O debate voltou à tona após relatos de crianças sendo orientadas a não subir em árvores no Parque Villa-Lobos, em São Paulo. Embora muitos pais vejam a prática como uma brincadeira tradicional que estimula contato com a natureza, a administração do parque afirma que a proibição existe por motivos de segurança e preservação ambiental.
Segundo as normas oficiais do parque, é proibido subir em árvores devido ao risco de quedas dos usuários e também por possíveis danos às espécies vegetais. As regras também proíbem prender balanços, redes ou outros objetos nos troncos e galhos.

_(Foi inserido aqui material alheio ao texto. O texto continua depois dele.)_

--- src/frame_header_data_checksum_check_core.sv ---
// Top level of the frame header/data checksum checker.
// Streams frame bytes in and verdicts out; depends on fhdc_pkg and fhdc_frame_track.
//
// Usage:
//   The slave channel (s_tvalid/s_tready/s_tdata/s_tlast) carries one frame byte
//   per transfer; s_tlast marks the final byte of a frame. Bytes 0-4 form the
//   header, byte 5 its checksum (negated sum mod 256); bytes 6 to len-2 form the
//   data region and the final byte its checksum.
//   The master channel (m_tvalid/m_tready/m_tdata) carries one verdict per frame.
//   The verdict is registered and valid in the cycle after the transfer of the final byte.
//   Throughput: one byte per cycle while s_tready is high; the per-byte add feeds the
//   frame tracking registers and the compare sits between them and the output register.
//   Stall: while a verdict waits in the output register and m_tready is low,
//   s_tready drops; it stays high whenever the output register is empty or is
//   being drained in the same cycle, so draining a verdict costs no bubble.
//   Reset: rst_n clears the position counter, sums, header verdict and the
//   output valid flag; the first byte after reset starts a new frame.
module frame_header_data_checksum_check_core
    import fhdc_pkg::*;
(
    input  logic       clk,
    input  logic       rst_n,
    input  logic       s_tvalid,
    output logic       s_tready,
    input  logic [7:0] s_tdata,   // [7:0] data_byte
    input  logic       s_tlast,   // last_byte
    output logic       m_tvalid,
    input  logic       m_tready,
    output logic [7:0] m_tdata    // [0] frame_valid, [3:1] fail_code, [7:4] zero
);

    byte_xfer_t xfer;
    fail_code_t verdict;

    logic       m_tvalid_reg, m_tvalid_next;
    fail_code_t code_reg, code_next;

    // Accept while the output register is free or drains this cycle
    assign s_tready = !m_tvalid_reg || m_tready;

    assign xfer.fire = s_tvalid && s_tready;
    assign xfer.data = s_tdata;
    assign xfer.last = s_tlast;

    fhdc_frame_track u_track (
        .clk     (clk),
        .rst_n   (rst_n),
        .xfer    (xfer),
        .verdict (verdict)
    );

    always_comb
    begin
        m_tvalid_next = m_tvalid_reg;
        code_next     = code_reg;
        if (m_tvalid_reg && m_tready)
            m_tvalid_next = 1'b0;
        // load the verdict on the final byte of a frame
        if (xfer.fire && xfer.last)
        begin
            m_tvalid_next = 1'b1;
            code_next     = verdict;
        end
    end

    always_ff @(posedge clk or negedge rst_n)
    begin
        if (!rst_n)
            m_tvalid_reg <= 1'b0;
        else
            m_tvalid_reg <= m_tvalid_next;
    end

    // payload needs no reset
    always_ff @(posedge clk)
    begin
        code_reg <= code_next;
    end

    assign m_tvalid = m_tvalid_reg;
    assign m_tdata  = {4'd0, code_reg, (code_reg == FAIL_NONE)};

    // A final byte transfer always yields a verdict next cycle
    assert property (@(posedge clk) disable iff (!rst_n)
        (s_tvalid && s_tready && s_tlast) |=> m_tvalid)
        else $error("verdict missing after final byte");

    // A waiting, stalled verdict blocks new bytes
    assert property (@(posedge clk) disable iff (!rst_n)
        (m_tvalid && !m_tready) |-> !s_tready)
        else $error("byte accepted over a stalled verdict");

    // frame_valid agrees with the fail code
    assert property (@(posedge clk) disable iff (!rst_n)
        m_tvalid |-> (m_tdata[0] == (m_tdata[3:1] == FAIL_NONE)))
        else $error("frame_valid disagrees with fail code");

    // No verdict appears without a final byte transfer or an undrained one
    assert property (@(posedge clk) disable iff (!rst_n)
        (!m_tvalid && !(s_tvalid && s_tready && s_tlast)) |=> !m_tvalid)
        else $error("spurious verdict");

endmodule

Por que a regra gera discussão?
Muitos educadores e especialistas em desenvolvimento infantil defendem que atividades como escalar árvores ajudam a desenvolver:
- Coordenação motora;
- Equilíbrio;
- Autoconfiança;
- Noção de risco;
- Contato com a natureza.
Por outro lado, gestores de parques argumentam que acidentes podem gerar ferimentos graves e responsabilidade legal para a administração, além de prejudicar árvores que recebem grande circulação de visitantes.
O que diz a administração?
A regra do Villa-Lobos não é recente. Ela faz parte do regulamento oficial do parque e está alinhada a normas adotadas em outros espaços públicos de São Paulo, que também restringem ações que possam danificar a vegetação ou colocar visitantes em risco.